Much was made of President Obama's Nobel Prize speech last week, the World Wide Web was abuzz, with mostly pro reviews (See Glenn Greenwald's post - "The strange consensus on Obama's Nobel address")
And, let's face, it was Bizzareville, having a sitting president, who is conducting two wars, escalating one of them, up there, accepting a Peace Prize, for Peace that he hasn't actually accomplished (Yeah, I know, wait a few years, for after the escalation in Flintstonevilleastan).
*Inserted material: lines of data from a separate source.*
==> design/flow/design.v <==
`default_nettype none
module GenTrianglePoints(
						 i_clk, i_start, i_v1, i_v2, i_v3,
						 o_write, o_done, o_point
);
   parameter SCREEN_WIDTH = 640;
   parameter SCREEN_HEIGHT = 480;
   input	 i_clk, i_start;
   input [63:0]	i_v1, i_v2, i_v3;  
   output reg	o_write, o_done;
   output reg [31:0] o_point;  
   reg signed [31:0] x1, x2, x3;
   reg signed [31:0] y1, y2, y3;
   reg signed [31:0] next_x1, next_x2, next_x3;
   reg signed [31:0] next_y1, next_y2, next_y3;
   wire				 order_expr;
   reg [3:0]		 state;
   reg [3:0]		 next_state;
   wire				 point_inside;
   reg				 next_o_write;
   reg				 next_o_done;
   reg [31:0]		 next_o_point;
   wire signed [31:0] minxf, minyf, maxxf, maxyf;
   wire signed [31:0] minx, miny, maxx, maxy;
   wire signed [31:0] dx21, dx32, dx13, dy21, dy32, dy13;
   wire signed [31:0] fdx21, fdx32, fdx13, fdy21, fdy32, fdy13;
   wire signed [31:0] eq1init, eq2init, eq3init;
   wire signed [31:0] eq1xinc, eq2xinc, eq3xinc;
   wire signed [31:0] eq1yinc, eq2yinc, eq3yinc;
   reg signed [31:0]  eq1y, eq2y, eq3y, eq1x, eq2x, eq3x;
   reg signed [31:0]  next_eq1y, next_eq2y, next_eq3y, next_eq1x, next_eq2x, next_eq3x;
   reg signed [31:0]  x, y;
   reg signed [31:0]  next_x, next_y;
   always @(posedge i_clk) begin
	  state <= next_state;
	  o_done <= next_o_done;
	  o_write <= next_o_write;
	  x1 <= next_x1;
	  x2 <= next_x2;
	  x3 <= next_x3;
	  y1 <= next_y1;
	  y2 <= next_y2;
	  y3 <= next_y3;
	  x <= next_x;
	  y <= next_y;
	  eq1y <= next_eq1y;
	  eq2y <= next_eq2y;
	  eq3y <= next_eq3y;
	  eq1x <= next_eq1x;
	  eq2x <= next_eq2x;
	  eq3x <= next_eq3x;
	  o_point <= next_o_point;
      if (i_start && state == 0) begin
		 state <= 1;
		 o_done <= 0;
		 o_write <= 0;
		 x1 <= i_v1[31:0];
		 x2 <= i_v2[31:0];
		 x3 <= i_v3[31:0];
		 y1 <= i_v1[63:32];
		 y2 <= i_v2[63:32];
		 y3 <= i_v3[63:32];
      end
   end
   initial state = 0;
   always @(*)  begin
	  if      (state == 1)   next_state = 2;
	  else if (state == 2)   next_state = 3;
	  else if (state == 3) next_state = 4;
	  else if (state == 4) begin
		 if (x +1 == maxx && y + 1 == maxy) next_state = 0;
		 else                               next_state = 4;
	  end
	  else next_state = state;
   end
   initial o_done = 1;
   initial o_write = 0;
   assign point_inside = (eq1x > 0 && eq2x > 0 && eq3x > 0);
   always @(*) begin
	  if (state == 0 || (state == 4 && x +1 == maxx && y + 1 == maxy))
		next_o_done = 1;
	  else next_o_done = 0;
	  if (state == 4 && point_inside) next_o_write = 1;
	  else next_o_write = 0;
	  if (state == 4 && point_inside) next_o_point = {y[15:0], x[15:0]};
	  else next_o_point = o_point;
   end 
   assign minxf = ((((x1) < (x2) ? (x1) : (x2))) < (x3) ? (((x1) < (x2) ? (x1) : (x2))) : (x3));
   assign minx = (((minxf + 32'sh0F) >>> 4) > (0) ? ((minxf + 32'sh0F) >>> 4) : (0));
   assign minyf = ((((y1) < (y2) ? (y1) : (y2))) < (y3) ? (((y1) < (y2) ? (y1) : (y2))) : (y3));
   assign miny = (((minyf + 32'sh0F) >>> 4) > (0) ? ((minyf + 32'sh0F) >>> 4) : (0));
   assign maxxf = ((((x1) > (x2) ? (x1) : (x2))) > (x3) ? (((x1) > (x2) ? (x1) : (x2))) : (x3));
   assign maxx = (((maxxf + 32'sh0F) >>> 4) < (SCREEN_WIDTH) ? ((maxxf + 32'sh0F) >>> 4) : (SCREEN_WIDTH));
   assign maxyf = ((((y1) > (y2) ? (y1) : (y2))) > (y3) ? (((y1) > (y2) ? (y1) : (y2))) : (y3));
   assign maxy = (((maxyf + 32'sh0F) >>> 4) < (SCREEN_HEIGHT) ? ((maxyf + 32'sh0F) >>> 4) : (SCREEN_HEIGHT));
   assign dx21 = x2 - x1;
   assign dx32 = x3 - x2;
   assign dx13 = x1 - x3;
   assign dy21 = y2 - y1;
   assign dy32 = y3 - y2;
   assign dy13 = y1 - y3;
   assign fdx21 = dx21 <<< 4;
   assign fdx32 = dx32 <<< 4;
   assign fdx13 = dx13 <<< 4;
   assign fdy21 = dy21 <<< 4;
   assign fdy32 = dy32 <<< 4;
   assign fdy13 = dy13 <<< 4;
   assign eq1xinc = eq1x - fdy21;
   assign eq2xinc = eq2x - fdy32;
   assign eq3xinc = eq3x - fdy13;
   assign eq1yinc = eq1y + fdx21;
   assign eq2yinc = eq2y + fdx32;
   assign eq3yinc = eq3y + fdx13;
   assign eq1init = dx21*((miny <<< 4) - y1) - dy21 * ((minx <<< 4) - x1);
   assign eq2init = dx32*((miny <<< 4) - y2) - dy32 * ((minx <<< 4) - x2);
   assign eq3init = dx13*((miny <<< 4) - y3) - dy13 * ((minx <<< 4) - x3);
   always @(*) begin
	  if (state == 3) begin 
		 next_x = minx;
		 next_y = miny;
		 next_eq1y = eq1init;
		 next_eq2y = eq2init;
		 next_eq3y = eq3init;
		 next_eq1x = eq1init;
		 next_eq2x = eq2init;
		 next_eq3x = eq3init;
	  end
	  else if (state == 4 && x + 1 == maxx) begin
		 next_x = minx;
		 next_y = y + 1;
		 next_eq1y = eq1yinc;
		 next_eq2y = eq2yinc;
		 next_eq3y = eq3yinc;
		 next_eq1x = eq1yinc;
		 next_eq2x = eq2yinc;
		 next_eq3x = eq3yinc;
	  end
	  else if (state == 4) begin
		 next_x = x + 1;
		 next_y = y;
		 next_eq1y = eq1y;
		 next_eq2y = eq2y;
		 next_eq3y = eq3y;
		 next_eq1x = eq1xinc;
		 next_eq2x = eq2xinc;
		 next_eq3x = eq3xinc;
	  end
	  else begin
		 next_x = x;
		 next_y = y;
		 next_eq1y = eq1y;
		 next_eq2y = eq2y;
		 next_eq3y = eq3y;
		 next_eq1x = eq1x;
		 next_eq2x = eq2x;
		 next_eq3x = eq3x;
	  end
   end
   assign order_expr = (y2 - y1) * (x3 - x2) - (x2 - x1) * (y3 - y2) > 0;
   always @(*) begin
	  next_x1 = x1;
	  next_y1 = y1;
	  if (state == 2 && order_expr) begin
		 next_x2 = x3;
		 next_x3 = x2;
		 next_y2 = y3;
		 next_y3 = y2;
	  end
	  else begin
		 next_x2 = x2;
		 next_x3 = x3;
		 next_y2 = y2;
		 next_y3 = y3;
	  end
   end
endmodule
==> design/flow/run.sh <==
#!/bin/bash
# OpenROAD 26Q1-2900-gdf79404cd8, Yosys 0.63+post, stock flow scripts
make -C /OpenROAD-flow-scripts/flow DESIGN_CONFIG=/design/flow/config.mk WORK_HOME=/design/flow/orfs finish
==> design/flow/config.mk <==
export PLATFORM = sky130hd
export DESIGN_NAME = GenTrianglePoints
export DESIGN_NICKNAME = GenTrianglePoints
export VERILOG_FILES = /design/flow/design.v
export SDC_FILE = /design/flow/constraint.sdc
export NUM_CORES = 4
export LEC_CHECK = 1
export CORE_UTILIZATION = 30
==> design/flow/constraint.sdc <==
current_design GenTrianglePoints

set clk_period 46.3
set clk_io_pct 0.2

create_clock -name clk0 -period $clk_period [get_ports {i_clk}]

set non_clock_inputs [all_inputs -no_clocks]
set_input_delay [expr $clk_period * $clk_io_pct] -clock clk0 $non_clock_inputs
set_output_delay [expr $clk_period * $clk_io_pct] -clock clk0 [all_outputs]
==> impl_metrics.yaml <==
# synthesis and place-and-route metrics
cts:
  cts_hold_buf: 0
  path_clk_slew_ns: 0.06
  cts_setup_buffers: 0
  cts-buffers-inserted: 81
  insertion_delay_ns: 0.89
  cts_resized: 0
  clockRootBuffer: "clkbuf_16"
  cts.htree.levels: 3
  cts_tree: "yes"
  tritoncts_num_sinks: 485
  cts_max_path_buffers: 4
detailed_routing:
  drc: 0
  drtPass1Iterations: 6
  vias: 152000
  wirelength_mm: 927
  avgRoutedWirePerCell_um: 31.4
  viasPerCell: 5.14
  ant_nets: 0
  drtIter0Drc: 9943
synth:
  flop_cell: "edfxtp_1"
  edf_count: 480
  ys_warn_count: 1
  synthCells: 21000
  ys_cells: 21000
  yosys_area_sq_um: 182000
  synth_flop_count: 485
  yosysUniqueCellTypes: 117
  async_flop_share: 0
  synth_seq_share: 0.0799
  avgSynthCellArea_sq_um: 8.63
  synthesis.area_sq_um: 182000
floorplanning:
  num_rows: 285
  core-area_sq_um: 603000
  io_pins: 228
  core_util_floorplan: 0.301
  chipArea_sq_um: 608000
  die_w_um: 780
  die_height_um: 780
timing:
  rsz0062_at_grt: "false"
  final_hold_viol_count: 0
  period_minus_slack_ns: 24.13
  skew_ns: 0.116
  setup_tns_ns: 0
  finalCritPeriodShare: 0.521
  maxSlewHeadroom: 0.215
  worstMarginPinSlew_ns: 1.15
  max_freq_mhz: 41.4
  setup_viol: 0
  slew_viol_final: 0
finish:
  area_delta_synth_final_pct: 10.9
  layout_top_cell: "inv_1"
  fill_cells: 62400
  drive_above_1_share: 0.0639
  final_util: 0.334
  final_cell_mix: "4217 x inv_1, 3518 x fa_1, 2710 x nor2_1"
setup_path:
  crit_path_max_fanout: 57
  required_ns: 46.92
  start_kind: "flop"
  critPathSlowestCell: "nor2_1"
  cpPeakStageDelay_ns: 0.77
  end_kind: "flop"
  crit_arrival_ns: 24.75
  cp_common_cell: "fa_1"
  crit_type: "reg2reg"
global_route:
  grt_usage: 0.321
  grt_overflow: 0
  grt_max_degree: 87
  antenna_found_initial: 118
  grt_pass1_vias: 159000
  grt_first_pass_wirelength_mm: 1280
pwr:
  power_leakage_nw: 95.4
  vdd.ir_drop.worst_uv: 24.4
  cellPowerDensity_nw_per_um2: 5.91
hold_path:
  hp-class: "reg2reg"
flow_run:
  maxCapViolCount: 0
  warnings: 25
placed_design:
  placement.io_buffers: 227
  gp_congestion: 1.10
  dp_hpwl_mm: 783
run_status:
  status: "completed"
Of all the megabytes and pixels, bloviating on it, there was one that stood out, cut to the chase, nailed it - Will Bunch, on his Attytood Blog;
Maybe U.S. presidents shouldn't get peace prizes
Hey, I didn't say which president. You know what? I hate to say it, but sitting American presidents are never a good choice for the Nobel Peace Prize, period. Since 1901, the honor has been bestowed on three White House occupants.Now, that, certainly, is something hopeful we can believe in.
[snip]
The world needs uncompromising fighters for real peace and for meaningful justice -- people like a Martin Luther King -- who can go to Oslo and remind the world of what we must eternally strive to make it. Such worthy Nobel recepients are truth-tellers, and people they are telling that truth to are the world's kings and potentates and, yes, the American president -- a job that is engineered for compromise, and disappointments. If the world is to become a better place, we need more people who risk jail, risk pain, and risk death -- people like Dr. King or Burma's Aung San Suu Kyi -- have done, for the eternal ideals of peace that are uncompromising. The Nobel Peace Prize can be a valuable tool to remind us who these people are, and that you are going to find them in the streets, not in the White House.